Now the contest became downright surreal. With the load going up to 50.5 kilograms--or more than 111 pounds--the buckets were dispensed with and a hand truck with a pneumatic platform loaded with steel plates was rolled onto the floor. The platform was moved from one bridge to the next and the steel load was hung from each hook for the prescribed ten seconds while the designers stood back and hoped for the best. Two of the bridges failed immediately. In the next round, the load was increased to 63.5 kilograms, and two of the remaining four bridges fell. By the fifth round, the only two contestants left standing were Bob Williams and Lincoln Miller--the '67 Packers and '75 Steelers of spaghetti bridge competition-- and these two would now go mano a mano.

With assistants standing by to add more weight to the platform as needed, the fifth round gave way to the sixth, then the seventh, eighth, ninth, and tenth, and the weight increased to 76 kilos, then 90, then 103, then 119, then, on the tenth round, 131.7 kilos, or 289.7 pounds. With each new load the pasta pinged threateningly but the bridges held.
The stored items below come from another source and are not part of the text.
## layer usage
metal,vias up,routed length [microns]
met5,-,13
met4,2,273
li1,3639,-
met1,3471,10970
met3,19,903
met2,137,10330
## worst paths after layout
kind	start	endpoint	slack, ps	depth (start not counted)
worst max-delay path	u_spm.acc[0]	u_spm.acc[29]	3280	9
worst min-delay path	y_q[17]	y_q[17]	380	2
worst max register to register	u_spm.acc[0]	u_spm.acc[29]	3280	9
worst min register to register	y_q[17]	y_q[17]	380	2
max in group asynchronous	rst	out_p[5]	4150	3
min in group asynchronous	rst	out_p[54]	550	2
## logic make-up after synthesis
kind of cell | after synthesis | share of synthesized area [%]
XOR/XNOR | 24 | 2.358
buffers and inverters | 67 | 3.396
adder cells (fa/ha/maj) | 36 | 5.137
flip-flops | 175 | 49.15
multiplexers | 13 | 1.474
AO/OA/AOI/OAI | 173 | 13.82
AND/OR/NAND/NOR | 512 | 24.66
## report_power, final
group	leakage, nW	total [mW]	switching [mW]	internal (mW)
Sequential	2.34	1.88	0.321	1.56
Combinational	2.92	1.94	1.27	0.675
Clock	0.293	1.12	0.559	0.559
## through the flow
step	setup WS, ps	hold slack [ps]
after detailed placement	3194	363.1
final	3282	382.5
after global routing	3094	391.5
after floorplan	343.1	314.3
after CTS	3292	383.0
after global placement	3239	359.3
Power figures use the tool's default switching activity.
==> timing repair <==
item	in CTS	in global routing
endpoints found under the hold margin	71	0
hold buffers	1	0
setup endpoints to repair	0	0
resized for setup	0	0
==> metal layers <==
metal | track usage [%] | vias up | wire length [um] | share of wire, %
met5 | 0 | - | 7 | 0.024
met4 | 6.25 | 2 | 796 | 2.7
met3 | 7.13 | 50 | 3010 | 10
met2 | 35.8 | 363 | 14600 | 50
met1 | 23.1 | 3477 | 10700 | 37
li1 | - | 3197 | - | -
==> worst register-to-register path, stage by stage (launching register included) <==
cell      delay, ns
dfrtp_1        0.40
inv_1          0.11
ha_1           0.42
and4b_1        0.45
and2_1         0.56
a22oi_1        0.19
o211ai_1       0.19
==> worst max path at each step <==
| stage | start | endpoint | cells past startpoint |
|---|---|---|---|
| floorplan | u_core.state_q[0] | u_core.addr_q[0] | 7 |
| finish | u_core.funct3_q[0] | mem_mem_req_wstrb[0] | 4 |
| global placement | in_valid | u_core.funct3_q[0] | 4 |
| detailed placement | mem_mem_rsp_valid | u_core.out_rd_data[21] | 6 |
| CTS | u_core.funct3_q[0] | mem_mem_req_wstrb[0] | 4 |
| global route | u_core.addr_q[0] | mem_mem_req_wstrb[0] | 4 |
With the last one, however, Williams's bridge could take no more and collapsed in a hail of durum debris.

"The winner," Gaudet announced, "at 131.7 kilos, is Lincoln Miller!"

On the floor, both finalists were instantly surrounded by their supporters, but Miller savored the championship modestly. There are no end zone dances in the pasta bridge community; nobody spikes a bowl of linguine and a glass of Chianti into the Astroturf.

"I don't think I could have broken the record Bob set last year," Miller conceded. "Maybe I could have gone up to 150 kilograms, but that's it. When you get up to those weights, one strand out of place makes a difference."

Miller does not say whether he'll be back next year, strands in hand, for another run at breaking Williams's still-standing record, but the smart money is that he, along with most of the other aspirants to the pasta throne, will be. The prize for the winner--$500, a weekend at a local inn, and two round-trip tickets from Canadian Regional Airlines to anywhere it flies--is one inducement, but ego is the other. Any engineer can build a bridge out of iron, but it takes a true visionary to add niacin, thiamin, and essential vitamins.